How to complete this task ▸
Write down each of the records again, exactly and in full.

*** Block opens ***

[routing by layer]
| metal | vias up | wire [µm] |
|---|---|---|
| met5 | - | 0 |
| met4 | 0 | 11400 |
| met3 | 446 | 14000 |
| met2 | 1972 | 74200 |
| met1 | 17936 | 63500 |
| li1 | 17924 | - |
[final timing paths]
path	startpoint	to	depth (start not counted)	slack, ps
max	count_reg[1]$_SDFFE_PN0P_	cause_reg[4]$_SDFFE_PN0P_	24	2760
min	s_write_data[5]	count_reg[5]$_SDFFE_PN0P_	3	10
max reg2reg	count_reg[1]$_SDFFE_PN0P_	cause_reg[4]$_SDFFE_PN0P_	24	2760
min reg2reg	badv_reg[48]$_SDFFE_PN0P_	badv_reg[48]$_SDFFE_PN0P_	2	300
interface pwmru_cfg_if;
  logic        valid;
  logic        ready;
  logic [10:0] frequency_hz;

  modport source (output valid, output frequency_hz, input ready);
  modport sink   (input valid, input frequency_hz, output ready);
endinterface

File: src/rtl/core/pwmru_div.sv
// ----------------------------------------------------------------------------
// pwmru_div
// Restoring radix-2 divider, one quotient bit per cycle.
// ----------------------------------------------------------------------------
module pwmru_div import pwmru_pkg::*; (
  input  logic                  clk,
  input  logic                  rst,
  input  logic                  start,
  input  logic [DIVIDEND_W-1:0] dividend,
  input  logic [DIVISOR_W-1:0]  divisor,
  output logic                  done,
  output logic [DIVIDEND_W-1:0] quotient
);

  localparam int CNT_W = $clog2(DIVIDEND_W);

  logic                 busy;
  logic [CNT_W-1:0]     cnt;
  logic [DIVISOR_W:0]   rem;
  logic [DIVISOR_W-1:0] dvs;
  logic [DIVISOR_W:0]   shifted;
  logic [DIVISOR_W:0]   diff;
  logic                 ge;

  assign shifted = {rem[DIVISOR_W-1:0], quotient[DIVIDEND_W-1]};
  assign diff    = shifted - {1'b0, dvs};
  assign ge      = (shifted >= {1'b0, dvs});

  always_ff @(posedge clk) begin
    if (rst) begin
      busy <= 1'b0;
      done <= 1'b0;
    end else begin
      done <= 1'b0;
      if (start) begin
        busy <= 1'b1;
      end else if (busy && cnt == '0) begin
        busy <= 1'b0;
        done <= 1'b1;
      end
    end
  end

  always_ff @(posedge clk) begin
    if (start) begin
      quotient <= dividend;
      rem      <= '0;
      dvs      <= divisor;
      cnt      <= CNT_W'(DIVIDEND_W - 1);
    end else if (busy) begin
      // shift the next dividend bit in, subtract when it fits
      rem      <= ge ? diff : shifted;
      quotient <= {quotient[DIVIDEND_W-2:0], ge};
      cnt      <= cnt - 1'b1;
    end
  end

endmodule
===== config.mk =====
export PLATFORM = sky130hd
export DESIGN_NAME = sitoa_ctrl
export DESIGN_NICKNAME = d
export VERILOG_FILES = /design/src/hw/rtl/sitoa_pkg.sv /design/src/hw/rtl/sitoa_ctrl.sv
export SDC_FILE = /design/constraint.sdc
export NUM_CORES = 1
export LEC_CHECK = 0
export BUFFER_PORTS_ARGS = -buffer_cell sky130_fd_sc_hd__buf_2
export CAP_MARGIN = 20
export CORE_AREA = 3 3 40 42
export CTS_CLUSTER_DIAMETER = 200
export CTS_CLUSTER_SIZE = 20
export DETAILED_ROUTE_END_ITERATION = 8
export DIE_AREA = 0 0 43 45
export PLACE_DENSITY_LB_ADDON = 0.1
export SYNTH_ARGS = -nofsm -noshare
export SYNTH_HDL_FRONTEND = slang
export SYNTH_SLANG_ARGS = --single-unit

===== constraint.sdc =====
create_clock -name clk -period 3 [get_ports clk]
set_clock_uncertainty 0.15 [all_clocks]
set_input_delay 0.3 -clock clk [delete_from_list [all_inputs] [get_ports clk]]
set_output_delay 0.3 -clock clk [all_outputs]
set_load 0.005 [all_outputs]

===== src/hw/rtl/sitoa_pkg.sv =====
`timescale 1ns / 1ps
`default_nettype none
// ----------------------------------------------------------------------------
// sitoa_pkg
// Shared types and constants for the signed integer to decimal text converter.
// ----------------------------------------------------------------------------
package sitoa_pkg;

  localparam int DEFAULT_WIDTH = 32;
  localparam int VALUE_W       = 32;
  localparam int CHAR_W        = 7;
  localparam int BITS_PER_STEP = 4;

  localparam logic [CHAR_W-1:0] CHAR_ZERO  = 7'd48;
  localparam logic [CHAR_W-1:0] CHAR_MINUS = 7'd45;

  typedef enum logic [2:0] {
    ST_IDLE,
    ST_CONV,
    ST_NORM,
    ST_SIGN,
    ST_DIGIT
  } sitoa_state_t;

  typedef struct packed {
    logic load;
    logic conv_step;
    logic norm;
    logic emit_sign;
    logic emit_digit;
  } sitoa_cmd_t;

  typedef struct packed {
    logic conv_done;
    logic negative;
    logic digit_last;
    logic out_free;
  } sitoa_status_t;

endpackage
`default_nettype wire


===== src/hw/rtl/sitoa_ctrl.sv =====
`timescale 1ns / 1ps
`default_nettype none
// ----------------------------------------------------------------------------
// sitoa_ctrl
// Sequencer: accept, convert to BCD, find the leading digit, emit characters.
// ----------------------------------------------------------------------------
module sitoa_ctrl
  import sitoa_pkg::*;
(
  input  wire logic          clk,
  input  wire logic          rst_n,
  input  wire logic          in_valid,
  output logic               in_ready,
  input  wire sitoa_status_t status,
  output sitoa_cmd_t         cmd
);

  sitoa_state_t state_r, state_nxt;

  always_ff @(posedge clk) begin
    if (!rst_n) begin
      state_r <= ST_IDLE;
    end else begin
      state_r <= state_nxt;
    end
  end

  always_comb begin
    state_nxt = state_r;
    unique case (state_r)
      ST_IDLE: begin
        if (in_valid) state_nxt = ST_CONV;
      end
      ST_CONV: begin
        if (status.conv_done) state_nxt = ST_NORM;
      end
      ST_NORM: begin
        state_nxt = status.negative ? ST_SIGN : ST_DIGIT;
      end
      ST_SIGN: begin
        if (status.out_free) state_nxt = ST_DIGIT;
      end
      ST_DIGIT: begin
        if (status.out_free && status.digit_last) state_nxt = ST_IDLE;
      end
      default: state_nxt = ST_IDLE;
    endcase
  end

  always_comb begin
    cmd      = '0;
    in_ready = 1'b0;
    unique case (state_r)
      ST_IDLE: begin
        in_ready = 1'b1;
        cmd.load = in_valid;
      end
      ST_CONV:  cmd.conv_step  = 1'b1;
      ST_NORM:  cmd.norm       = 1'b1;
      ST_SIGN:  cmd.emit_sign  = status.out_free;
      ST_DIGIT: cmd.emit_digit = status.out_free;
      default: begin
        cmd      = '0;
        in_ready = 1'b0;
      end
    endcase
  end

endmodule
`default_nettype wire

*** Block closes ***

Answer for the task ▸
[routing by layer]
| metal | vias up | wire [µm] |
|---|---|---|
| met5 | - | 0 |
| met4 | 0 | 11400 |
| met3 | 446 | 14000 |
| met2 | 1972 | 74200 |
| met1 | 17936 | 63500 |
| li1 | 17924 | - |
[final timing paths]
path	startpoint	to	depth (start not counted)	slack, ps
max	count_reg[1]$_SDFFE_PN0P_	cause_reg[4]$_SDFFE_PN0P_	24	2760
min	s_write_data[5]	count_reg[5]$_SDFFE_PN0P_	3	10
max reg2reg	count_reg[1]$_SDFFE_PN0P_	cause_reg[4]$_SDFFE_PN0P_	24	2760
min reg2reg	badv_reg[48]$_SDFFE_PN0P_	badv_reg[48]$_SDFFE_PN0P_	2	300
interface pwmru_cfg_if;
  logic        valid;
  logic        ready;
  logic [10:0] frequency_hz;

  modport source (output valid, output frequency_hz, input ready);
  modport sink   (input valid, input frequency_hz, output ready);
endinterface

File: src/rtl/core/pwmru_div.sv
// ----------------------------------------------------------------------------
// pwmru_div
// Restoring radix-2 divider, one quotient bit per cycle.
// ----------------------------------------------------------------------------
module pwmru_div import pwmru_pkg::*; (
  input  logic                  clk,
  input  logic                  rst,
  input  logic                  start,
  input  logic [DIVIDEND_W-1:0] dividend,
  input  logic [DIVISOR_W-1:0]  divisor,
  output logic                  done,
  output logic [DIVIDEND_W-1:0] quotient
);

  localparam int CNT_W = $clog2(DIVIDEND_W);

  logic                 busy;
  logic [CNT_W-1:0]     cnt;
  logic [DIVISOR_W:0]   rem;
  logic [DIVISOR_W-1:0] dvs;
  logic [DIVISOR_W:0]   shifted;
  logic [DIVISOR_W:0]   diff;
  logic                 ge;

  assign shifted = {rem[DIVISOR_W-1:0], quotient[DIVIDEND_W-1]};
  assign diff    = shifted - {1'b0, dvs};
  assign ge      = (shifted >= {1'b0, dvs});

  always_ff @(posedge clk) begin
    if (rst) begin
      busy <= 1'b0;
      done <= 1'b0;
    end else begin
      done <= 1'b0;
      if (start) begin
        busy <= 1'b1;
      end else if (busy && cnt == '0) begin
        busy <= 1'b0;
        done <= 1'b1;
      end
    end
  end

  always_ff @(posedge clk) begin
    if (start) begin
      quotient <= dividend;
      rem      <= '0;
      dvs      <= divisor;
      cnt      <= CNT_W'(DIVIDEND_W - 1);
    end else if (busy) begin
      // shift the next dividend bit in, subtract when it fits
      rem      <= ge ? diff : shifted;
      quotient <= {quotient[DIVIDEND_W-2:0], ge};
      cnt      <= cnt - 1'b1;
    end
  end

endmodule
===== config.mk =====
export PLATFORM = sky130hd
export DESIGN_NAME = sitoa_ctrl
export DESIGN_NICKNAME = d
export VERILOG_FILES = /design/src/hw/rtl/sitoa_pkg.sv /design/src/hw/rtl/sitoa_ctrl.sv
export SDC_FILE = /design/constraint.sdc
export NUM_CORES = 1
export LEC_CHECK = 0
export BUFFER_PORTS_ARGS = -buffer_cell sky130_fd_sc_hd__buf_2
export CAP_MARGIN = 20
export CORE_AREA = 3 3 40 42
export CTS_CLUSTER_DIAMETER = 200
export CTS_CLUSTER_SIZE = 20
export DETAILED_ROUTE_END_ITERATION = 8
export DIE_AREA = 0 0 43 45
export PLACE_DENSITY_LB_ADDON = 0.1
export SYNTH_ARGS = -nofsm -noshare
export SYNTH_HDL_FRONTEND = slang
export SYNTH_SLANG_ARGS = --single-unit

===== constraint.sdc =====
create_clock -name clk -period 3 [get_ports clk]
set_clock_uncertainty 0.15 [all_clocks]
set_input_delay 0.3 -clock clk [delete_from_list [all_inputs] [get_ports clk]]
set_output_delay 0.3 -clock clk [all_outputs]
set_load 0.005 [all_outputs]

===== src/hw/rtl/sitoa_pkg.sv =====
`timescale 1ns / 1ps
`default_nettype none
// ----------------------------------------------------------------------------
// sitoa_pkg
// Shared types and constants for the signed integer to decimal text converter.
// ----------------------------------------------------------------------------
package sitoa_pkg;

  localparam int DEFAULT_WIDTH = 32;
  localparam int VALUE_W       = 32;
  localparam int CHAR_W        = 7;
  localparam int BITS_PER_STEP = 4;

  localparam logic [CHAR_W-1:0] CHAR_ZERO  = 7'd48;
  localparam logic [CHAR_W-1:0] CHAR_MINUS = 7'd45;

  typedef enum logic [2:0] {
    ST_IDLE,
    ST_CONV,
    ST_NORM,
    ST_SIGN,
    ST_DIGIT
  } sitoa_state_t;

  typedef struct packed {
    logic load;
    logic conv_step;
    logic norm;
    logic emit_sign;
    logic emit_digit;
  } sitoa_cmd_t;

  typedef struct packed {
    logic conv_done;
    logic negative;
    logic digit_last;
    logic out_free;
  } sitoa_status_t;

endpackage
`default_nettype wire


===== src/hw/rtl/sitoa_ctrl.sv =====
`timescale 1ns / 1ps
`default_nettype none
// ----------------------------------------------------------------------------
// sitoa_ctrl
// Sequencer: accept, convert to BCD, find the leading digit, emit characters.
// ----------------------------------------------------------------------------
module sitoa_ctrl
  import sitoa_pkg::*;
(
  input  wire logic          clk,
  input  wire logic          rst_n,
  input  wire logic          in_valid,
  output logic               in_ready,
  input  wire sitoa_status_t status,
  output sitoa_cmd_t         cmd
);

  sitoa_state_t state_r, state_nxt;

  always_ff @(posedge clk) begin
    if (!rst_n) begin
      state_r <= ST_IDLE;
    end else begin
      state_r <= state_nxt;
    end
  end

  always_comb begin
    state_nxt = state_r;
    unique case (state_r)
      ST_IDLE: begin
        if (in_valid) state_nxt = ST_CONV;
      end
      ST_CONV: begin
        if (status.conv_done) state_nxt = ST_NORM;
      end
      ST_NORM: begin
        state_nxt = status.negative ? ST_SIGN : ST_DIGIT;
      end
      ST_SIGN: begin
        if (status.out_free) state_nxt = ST_DIGIT;
      end
      ST_DIGIT: begin
        if (status.out_free && status.digit_last) state_nxt = ST_IDLE;
      end
      default: state_nxt = ST_IDLE;
    endcase
  end

  always_comb begin
    cmd      = '0;
    in_ready = 1'b0;
    unique case (state_r)
      ST_IDLE: begin
        in_ready = 1'b1;
        cmd.load = in_valid;
      end
      ST_CONV:  cmd.conv_step  = 1'b1;
      ST_NORM:  cmd.norm       = 1'b1;
      ST_SIGN:  cmd.emit_sign  = status.out_free;
      ST_DIGIT: cmd.emit_digit = status.out_free;
      default: begin
        cmd      = '0;
        in_ready = 1'b0;
      end
    endcase
  end

endmodule
`default_nettype wire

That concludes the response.